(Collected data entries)
################
This is an optimization exercise on Yosys and OpenROAD, whose aim is small area, not a production implementation. The RTL was checked by simulation tests, not by an equivalence proof against the original design. Power and IR drop assume default switching activity.

==> inputs of 11-28 <==
// action_processor
module action_processor
#(
   parameter C_AXIS_DATA_WIDTH = 64,
   parameter C_AXIS_TUSER_WIDTH=128,
   parameter C_AXIS_LEN_DATA_WIDTH=16,
   parameter C_AXIS_SPT_DATA_WIDTH=8,
   parameter C_AXIS_DPT_DATA_WIDTH=8,
   parameter OPENFLOW_ACTION_SIZE = 320
)
(
   input asclk,
   input aresetn,
   input [C_AXIS_DATA_WIDTH-1:0] s_axis_tdata,
   input [(C_AXIS_DATA_WIDTH/8)-1:0] s_axis_tstrb,
   input [C_AXIS_TUSER_WIDTH-1:0] s_axis_tuser,
   input  s_axis_tvalid,
   input  s_axis_tlast,
   output s_axis_tready,
   input [OPENFLOW_ACTION_SIZE -1: 0] lu_action,
   input lu_req,
   input lu_done,
   output [C_AXIS_DATA_WIDTH-1:0] m_axis_tdata,
   output [(C_AXIS_DATA_WIDTH/8)-1:0] m_axis_tstrb,
   output [C_AXIS_TUSER_WIDTH-1:0] m_axis_tuser,
   output m_axis_tvalid,
   output reg  m_axis_tlast,
   input  m_axis_tready,
   output reg [31:0] num_pkts_processed
);
clock: 10.0 ns
lec_check: 0
cap_margin: 20
core_margin: 2
core_utilization: 30
place_density: 0.5
slew_margin: 20
run.sh (not shown) runs the stock make flow with config.mk's settings and CLKGATE_MAP_FILE= SYNTH_SCRIPT=/design/flow/synth_recipe.tcl, a recipe that flattens the netlist after the stock synthesis.
==> 08-22: changes against 11-28 <==
--- a/flow/design.v
+++ b/flow/design.v
@@ -368,35 +368,46 @@
    assign s_tuser_wr_en = s_axis_tvalid && s_tuser_valid;
    always @(posedge asclk) begin
       if (s_tuser_wr_en) begin
          tx_user_hi <= s_axis_tuser[C_AXIS_TUSER_WIDTH-1:TUSER_DPT_POS+C_AXIS_DPT_DATA_WIDTH];
          tx_user_spt <= s_axis_tuser[TUSER_SPT_POS +: C_AXIS_SPT_DATA_WIDTH];
          tx_user_len <= s_axis_tuser[TUSER_LEN_POS +: C_AXIS_LEN_DATA_WIDTH];
       end
    end
+   wire [2:0] s_strb_code = s_axis_tstrb[7] ? 3'd7 : s_axis_tstrb[6] ? 3'd6 :
+                            s_axis_tstrb[5] ? 3'd5 : s_axis_tstrb[4] ? 3'd4 :
+                            s_axis_tstrb[3] ? 3'd3 : s_axis_tstrb[2] ? 3'd2 :
+                            s_axis_tstrb[1] ? 3'd1 : 3'd0;
+   wire [2:0] tx_strb_code;
    fallthrough_small_fifo
-     #(.WIDTH(FIFO_DATA_WIDTH-1), .MAX_DEPTH_BITS(4),
+     #(.WIDTH(C_AXIS_DATA_WIDTH+4), .MAX_DEPTH_BITS(4),
        .CAPACITY(16), .PTR_BITS(4))
      input_buf
        (.din           ({s_axis_tlast,
-                         s_axis_tstrb,
+                         s_strb_code,
                          s_axis_tdata}),   
         .wr_en         ((s_axis_tvalid && s_axis_tready)),    
         .rd_en         (fifo_rd_en),       
         .dout          ({tx_last_infifo,
-                        tx_strb,
+                        tx_strb_code,
                         tx_data}),
         .nearly_full   (fifo_nearly_full),
         .empty         (fifo_empty),
         .reset         (~aresetn),
         .clk           (asclk)
         );
    assign tx_valid_infifo = 1'b1;
    generate
+      genvar k;
+      for (k=0; k<8; k=k+1) begin:gen_tx_strb
+         assign tx_strb[k] = (tx_strb_code >= k);
+      end
+   endgenerate
+   generate
       genvar i;
       for (i=0; i<8; i=i+1) begin:gen_network_order_data
          assign be_tx_strb_infifo[7-i] = tx_strb[i];
          assign be_tx_data_infifo[((56-i*8)+7):(56-i*8)]  = tx_data[(i*8+7):(i*8)];
       end
    endgenerate
    always @(posedge asclk) begin
       if (~aresetn) begin
@@ -2036,33 +2047,45 @@
    generate
       genvar j;
       for (j=0; j<8; j=j+1) begin:gen_little_endian_data
          assign le_tp_out_strb[7-j] = tp_out_strb[j];
          assign le_tp_out_data[((56-j*8)+7):(56-j*8)]  =
             tp_out_data[(j*8+7):(j*8)];
       end
    endgenerate
+   wire [2:0] le_tp_out_strb_code =
+      le_tp_out_strb[7] ? 3'd7 : le_tp_out_strb[6] ? 3'd6 :
+      le_tp_out_strb[5] ? 3'd5 : le_tp_out_strb[4] ? 3'd4 :
+      le_tp_out_strb[3] ? 3'd3 : le_tp_out_strb[2] ? 3'd2 :
+      le_tp_out_strb[1] ? 3'd1 : 3'd0;
+   wire [2:0] m_strb_code;
    fallthrough_small_fifo
-     #(.WIDTH(FIFO_DATA_WIDTH-1), .MAX_DEPTH_BITS(4),
+     #(.WIDTH(C_AXIS_DATA_WIDTH+4), .MAX_DEPTH_BITS(4),
        .CAPACITY(14), .PTR_BITS(4))
      output_fifo
        (.din           ({tp_out_last,
-                         le_tp_out_strb,
+                         le_tp_out_strb_code,
                          le_tp_out_data}),   
         .wr_en         (tp_out_wr),    
         .rd_en         (m_tdata_rd_en),
         .dout          ({m_axis_tlast_int,
-                         m_axis_tstrb,
+                         m_strb_code,
                          m_axis_tdata}),
         .nearly_full   (),
         .empty         (pkt_buf_empty),
         .reset         (~aresetn),
         .clk           (asclk)
         );
+   generate
+      genvar m;
+      for (m=0; m<8; m=m+1) begin:gen_m_strb
+         assign m_axis_tstrb[m] = (m_strb_code >= m);
+      end
+   endgenerate
    assign m_axis_tvalid = ~pkt_buf_empty;
    always @(*) begin
       mi_tuser_valid_nxt = mi_tuser_valid;
       mi_tuser_state_nxt = mi_tuser_state;
       case (mi_tuser_state)
          TU_WAIT_TVALID: begin
             if (tp_out_wr) begin
                mi_tuser_valid_nxt = 0;
==> comparison table <==
| item | 08-22 | 11-28 |
|---|---|---|
| Run status | timing/DRC/antenna clean | timing/DRC/antenna clean |
| Worst path buffer plus inverter count | 2 | 3 |
| Fraction of area in registers | 52.12% | 52.57% |
| Cell depth of the worst setup path | 7 | 5 |
| Slack of the worst reg-to-reg path | 4410 ps | 4520 ps |
| Critical Path Sink | m_axis_tstrb[3] | m_axis_tdata[61] |
| GRT met1 Usage | 24.61% | 27.28% |
| Post-detail-place hpwl | 359.9 mm | 408.2 mm |
| Routability cong. | 0.9516 | 1.016 |
| Highest Clock Rate | 152.1 MHz | 147.0 MHz |
| Nets | 14308 | 14645 |
| Distinct cell type count after synthesis | 109 | 103 |
| Pin count of the biggest net entering global routing | 233 | 210 |
| Share of the synthesized area in compound gates (AO/OA/AOI/OAI) | 9.039% | 8.744% |
| Met2 wire len | 246.5 mm | 261.7 mm |
| Post-synthesis cell count | 12976 | 13318 |
| Arithmetic-cell share of the synthesized area counting full adders, half adders and majority gates | 2.358% | 2.273% |
| Count of antenna diodes in the layout | 23 | 62 |
| Clock network fraction of total power | 43.7% | 43.8% |
| Number of fill cells in the layout | 53192 | 55268 |
| Post-route insts no fill | 21108 | 21756 |
| Synth-to-layout area growth | 17.48% | 17.58% |
| Number of cells on the worst reg-to-reg path | 19 | 22 |
| Placement-stage cell area | 178200 um^2 | 184800 um^2 |
| Area share of the largest cell type after synthesis | 39.94% | 41.15% |
| Storage element area | 100200 um^2 | 104900 um^2 |
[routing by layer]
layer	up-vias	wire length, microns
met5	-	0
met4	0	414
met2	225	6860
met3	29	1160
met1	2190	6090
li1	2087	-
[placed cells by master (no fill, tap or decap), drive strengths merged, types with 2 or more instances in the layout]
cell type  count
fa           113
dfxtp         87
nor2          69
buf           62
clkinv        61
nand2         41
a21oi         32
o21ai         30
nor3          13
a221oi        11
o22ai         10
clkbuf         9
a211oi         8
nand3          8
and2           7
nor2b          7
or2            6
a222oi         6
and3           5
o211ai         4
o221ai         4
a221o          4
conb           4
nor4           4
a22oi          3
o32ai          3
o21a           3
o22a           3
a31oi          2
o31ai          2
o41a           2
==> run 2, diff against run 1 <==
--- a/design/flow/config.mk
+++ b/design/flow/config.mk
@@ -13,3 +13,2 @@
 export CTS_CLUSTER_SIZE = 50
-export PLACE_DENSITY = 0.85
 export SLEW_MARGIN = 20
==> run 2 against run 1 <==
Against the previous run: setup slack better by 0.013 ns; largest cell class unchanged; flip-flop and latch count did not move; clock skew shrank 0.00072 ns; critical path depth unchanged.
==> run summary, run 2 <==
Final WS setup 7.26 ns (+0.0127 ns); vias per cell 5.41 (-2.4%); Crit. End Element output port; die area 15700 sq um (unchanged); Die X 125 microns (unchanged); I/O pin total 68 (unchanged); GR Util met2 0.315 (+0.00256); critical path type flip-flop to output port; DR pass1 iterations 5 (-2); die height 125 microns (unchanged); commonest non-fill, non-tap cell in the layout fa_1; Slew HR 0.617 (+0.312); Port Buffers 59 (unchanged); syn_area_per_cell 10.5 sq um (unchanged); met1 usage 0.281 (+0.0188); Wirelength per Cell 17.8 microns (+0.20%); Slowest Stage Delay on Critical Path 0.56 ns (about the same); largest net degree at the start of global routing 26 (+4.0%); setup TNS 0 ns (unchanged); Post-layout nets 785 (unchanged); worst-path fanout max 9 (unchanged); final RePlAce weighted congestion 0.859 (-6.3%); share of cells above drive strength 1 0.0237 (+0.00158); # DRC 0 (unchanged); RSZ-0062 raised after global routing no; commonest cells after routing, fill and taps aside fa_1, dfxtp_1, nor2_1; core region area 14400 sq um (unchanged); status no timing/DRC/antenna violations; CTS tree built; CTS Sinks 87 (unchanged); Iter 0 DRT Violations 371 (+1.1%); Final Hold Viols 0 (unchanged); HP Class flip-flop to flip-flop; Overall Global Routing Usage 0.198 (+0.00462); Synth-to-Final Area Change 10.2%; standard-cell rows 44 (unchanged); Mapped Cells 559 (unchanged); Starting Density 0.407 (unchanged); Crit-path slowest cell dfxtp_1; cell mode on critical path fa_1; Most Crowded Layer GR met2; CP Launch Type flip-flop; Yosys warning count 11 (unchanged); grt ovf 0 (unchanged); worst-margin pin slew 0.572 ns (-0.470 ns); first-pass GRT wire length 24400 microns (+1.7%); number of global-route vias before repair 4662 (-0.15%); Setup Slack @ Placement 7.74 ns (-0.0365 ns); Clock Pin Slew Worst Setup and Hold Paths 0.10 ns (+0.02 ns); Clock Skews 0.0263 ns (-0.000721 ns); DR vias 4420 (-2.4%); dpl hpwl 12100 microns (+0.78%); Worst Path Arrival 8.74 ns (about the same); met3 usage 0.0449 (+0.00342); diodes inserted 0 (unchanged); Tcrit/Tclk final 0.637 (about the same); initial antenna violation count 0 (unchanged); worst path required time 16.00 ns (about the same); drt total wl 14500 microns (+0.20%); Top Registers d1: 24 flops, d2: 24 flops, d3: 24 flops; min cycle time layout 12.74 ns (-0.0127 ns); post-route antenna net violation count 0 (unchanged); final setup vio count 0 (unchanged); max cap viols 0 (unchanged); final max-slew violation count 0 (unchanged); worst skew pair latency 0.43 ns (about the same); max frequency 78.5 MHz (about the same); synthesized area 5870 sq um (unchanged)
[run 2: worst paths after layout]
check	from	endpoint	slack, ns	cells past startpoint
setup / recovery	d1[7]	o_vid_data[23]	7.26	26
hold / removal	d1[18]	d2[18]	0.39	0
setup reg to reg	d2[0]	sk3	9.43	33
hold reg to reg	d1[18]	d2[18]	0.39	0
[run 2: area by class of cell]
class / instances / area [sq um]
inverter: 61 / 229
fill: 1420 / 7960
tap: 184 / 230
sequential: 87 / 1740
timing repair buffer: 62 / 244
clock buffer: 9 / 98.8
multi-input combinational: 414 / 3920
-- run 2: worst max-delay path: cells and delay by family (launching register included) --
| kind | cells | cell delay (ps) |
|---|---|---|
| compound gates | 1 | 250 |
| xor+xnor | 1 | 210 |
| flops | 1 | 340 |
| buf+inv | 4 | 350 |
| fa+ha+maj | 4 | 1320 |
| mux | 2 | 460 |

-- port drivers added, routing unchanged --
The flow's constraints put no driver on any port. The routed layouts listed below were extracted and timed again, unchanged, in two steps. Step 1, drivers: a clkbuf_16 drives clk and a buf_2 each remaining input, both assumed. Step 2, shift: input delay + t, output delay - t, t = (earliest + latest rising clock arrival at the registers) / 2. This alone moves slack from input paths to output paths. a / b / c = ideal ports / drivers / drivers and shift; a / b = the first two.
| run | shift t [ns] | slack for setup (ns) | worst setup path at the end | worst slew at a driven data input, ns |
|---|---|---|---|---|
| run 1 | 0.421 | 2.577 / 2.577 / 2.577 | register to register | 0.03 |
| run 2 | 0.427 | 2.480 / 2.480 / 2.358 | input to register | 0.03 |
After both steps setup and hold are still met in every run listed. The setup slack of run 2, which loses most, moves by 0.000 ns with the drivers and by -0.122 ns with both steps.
Source: an optimization exercise on an open RTL-to-GDS flow (aim: small area and a short achievable clock period). Production flows keep margins and buffers that such runs may drop. The RTL was checked by simulation tests, not by an equivalence proof against the original design. Power figures rest on the tool's default switching activity, not on a simulated workload.

## onyx
## FloatingPointMultiplierSingle
module FloatingPointMultiplierSingle (clk,reset,en,inputA,inputB,result, OF);
clock: 11.0 ns
lec_check: 0
cap_margin: 20
core_margin: 2
core_utilization: 45
cts_buf_list: sky130_fd_sc_hd__clkbuf_4 sky130_fd_sc_hd__clkbuf_8
setup_slack_margin: 5
slew_margin: 20
tns_end_percent: 100
standard.sh (not shown) runs the stock make flow with config.mk's settings and CLKGATE_MAP_FILE= SYNTH_SCRIPT=/design/flow/synth_recipe.tcl, a recipe that flattens the netlist after the stock synthesis.
==> flow/flow/run.sh <==
#!/bin/bash
# Standard ORFS layout with two changes: Yosys's generic ABC pass before
# full-adder extraction is skipped (SYNTH_ARGS=-noabc), so the hand-written
# adder tree maps to full-adder cells without extra inverters; and the port
# buffers are buf_2 cells instead of the default delay-buffer choice.
# The timing repair aims for 5.3 ns of setup slack (SETUP_SLACK_MARGIN).
# Registers are unchanged. ORFS writes each tool's log under orfs/logs.
set -euo pipefail
bash standard.sh SYNTH_ARGS=-noabc "BUFFER_PORTS_ARGS=-buffer_cell sky130_fd_sc_hd__buf_2" SETUP_SLACK_MARGIN=5.3 finish > standard.log 2>&1
For yarrow, these inputs were changed with respect to onyx:
--- a/flow/flow/run.sh
+++ b/flow/flow/run.sh
@@ -5,2 +5 @@
-# buffers are buf_2 cells instead of the default delay-buffer choice.
-# The timing repair aims for 5.3 ns of setup slack (SETUP_SLACK_MARGIN).
+# buffers are buf_1 cells instead of the default delay-buffer choice.
@@ -9 +8 @@
-bash standard.sh SYNTH_ARGS=-noabc "BUFFER_PORTS_ARGS=-buffer_cell sky130_fd_sc_hd__buf_2" SETUP_SLACK_MARGIN=5.3 finish > standard.log 2>&1
+bash standard.sh SYNTH_ARGS=-noabc "BUFFER_PORTS_ARGS=-buffer_cell sky130_fd_sc_hd__buf_1" finish > standard.log 2>&1
[summary]
[compare] base=onyx new=yarrow: wire length after detailed routing has increased; area share of buffers outside the clock network now smaller; worst slack at placement rose by 0.16 ns; routed wire length per instance shows an increase of about 0.56%; fraction of the cycle the final worst path needs higher.
yarrow against onyx: clock power went up about 16%, biggest cell delay along the critical path went down 0.03 ns, power per cell area went down 1.3 nW/µm².
> inputs changed (yarrow -> cedar)
--- a/flow/flow/run.sh
+++ b/flow/flow/run.sh
@@ -5 +5,2 @@
-# buffers are buf_1 cells instead of the default delay-buffer choice.
+# buffers are buf_2 cells instead of the default delay-buffer choice.
+# The timing repair aims for 5.6 ns of setup slack (SETUP_SLACK_MARGIN).
@@ -8 +9 @@
-bash standard.sh SYNTH_ARGS=-noabc "BUFFER_PORTS_ARGS=-buffer_cell sky130_fd_sc_hd__buf_1" finish > standard.log 2>&1
+bash standard.sh SYNTH_ARGS=-noabc "BUFFER_PORTS_ARGS=-buffer_cell sky130_fd_sc_hd__buf_2" SETUP_SLACK_MARGIN=5.6 finish > standard.log 2>&1
--- outcome ---
Where max-slew headroom at the worst pin is concerned, yarrow is better than cedar. Taking yarrow as the reference, in cedar proportion of cell area spent on the clock network now sits lower, combinational share of power picked up an extra 3.2 points, power has increased, routed length per placed instance went up by 5.4%. Delta (cedar minus yarrow): total buffers and inverters traversed by the critical path +1, final area +about 10%.
## Diff of input files: ember against cedar
- removing CTS_BUF_LIST (formerly sky130_fd_sc_hd__clkbuf_4 sky130_fd_sc_hd__clkbuf_8)
--- a/flow/flow/run.sh
+++ b/flow/flow/run.sh
@@ -5,2 +5 @@
-# buffers are buf_2 cells instead of the default delay-buffer choice.
-# The timing repair aims for 5.6 ns of setup slack (SETUP_SLACK_MARGIN).
+# buffers are buf_4 cells instead of the default delay-buffer choice.
@@ -9 +8 @@
-bash standard.sh SYNTH_ARGS=-noabc "BUFFER_PORTS_ARGS=-buffer_cell sky130_fd_sc_hd__buf_2" SETUP_SLACK_MARGIN=5.6 finish > standard.log 2>&1
+bash standard.sh SYNTH_ARGS=-noabc "BUFFER_PORTS_ARGS=-buffer_cell sky130_fd_sc_hd__buf_4" finish > standard.log 2>&1
## What came out
- The count of final max-slew check failures was comparable across cedar and ember.
- Logic depth of the worst path, buffers included: lower on ember
- The higher cell internal power dissipation of cedar and ember is in cedar.
- ember — post-detailed-routing wire length 5.7% lower, cedar as reference
- Total half-perimeter wirelength after legalization and detailed placement: ember better than cedar

[afterwards: timing with drivers on the ports]
In the flow no input, the clock included, has a driving cell. The finished layouts below were timed again as built, in two steps.
Step 1 assumes that a clkbuf_16 drives the clock port and a buf_2 every other input.
Step 2 also shifts input and output timing later by t, the mid clock arrival at the registers, as if the neighbouring blocks saw the same clock.
Slacks: ideal / step 1 / step 2; pairs: ideal / step 1.
run | t, ns | slack for setup (ns) | worst setup path after step 2 | slew at the worst register clock pin (ns) | cell pins on the clock port's net
onyx | 0.520 | 5.123 / 5.108 / 4.588 | input to register | 0.09 / 0.09 | 1
yarrow | 0.502 | 5.071 / 5.093 / 4.591 | input to register | 0.10 / 0.10 | 1
cedar | 0.508 | 5.190 / 5.168 / 4.660 | input to register | 0.10 / 0.10 | 1
ember | 0.483 | 5.102 / 5.132 / 4.649 | input to register | 0.07 / 0.07 | 1
After both steps every run listed still meets setup and hold. For onyx, which loses most, drivers alone change the setup slack by -0.015 ns; drivers and shift together by -0.535 ns.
################
* _TASK PROMPT_: Search the entries for the word "instances", then list each line that holds it.

* _TASK ANSWER_:
[placed cells by master (no fill, tap or decap), drive strengths merged, types with 2 or more instances in the layout]
class / instances / area [sq um]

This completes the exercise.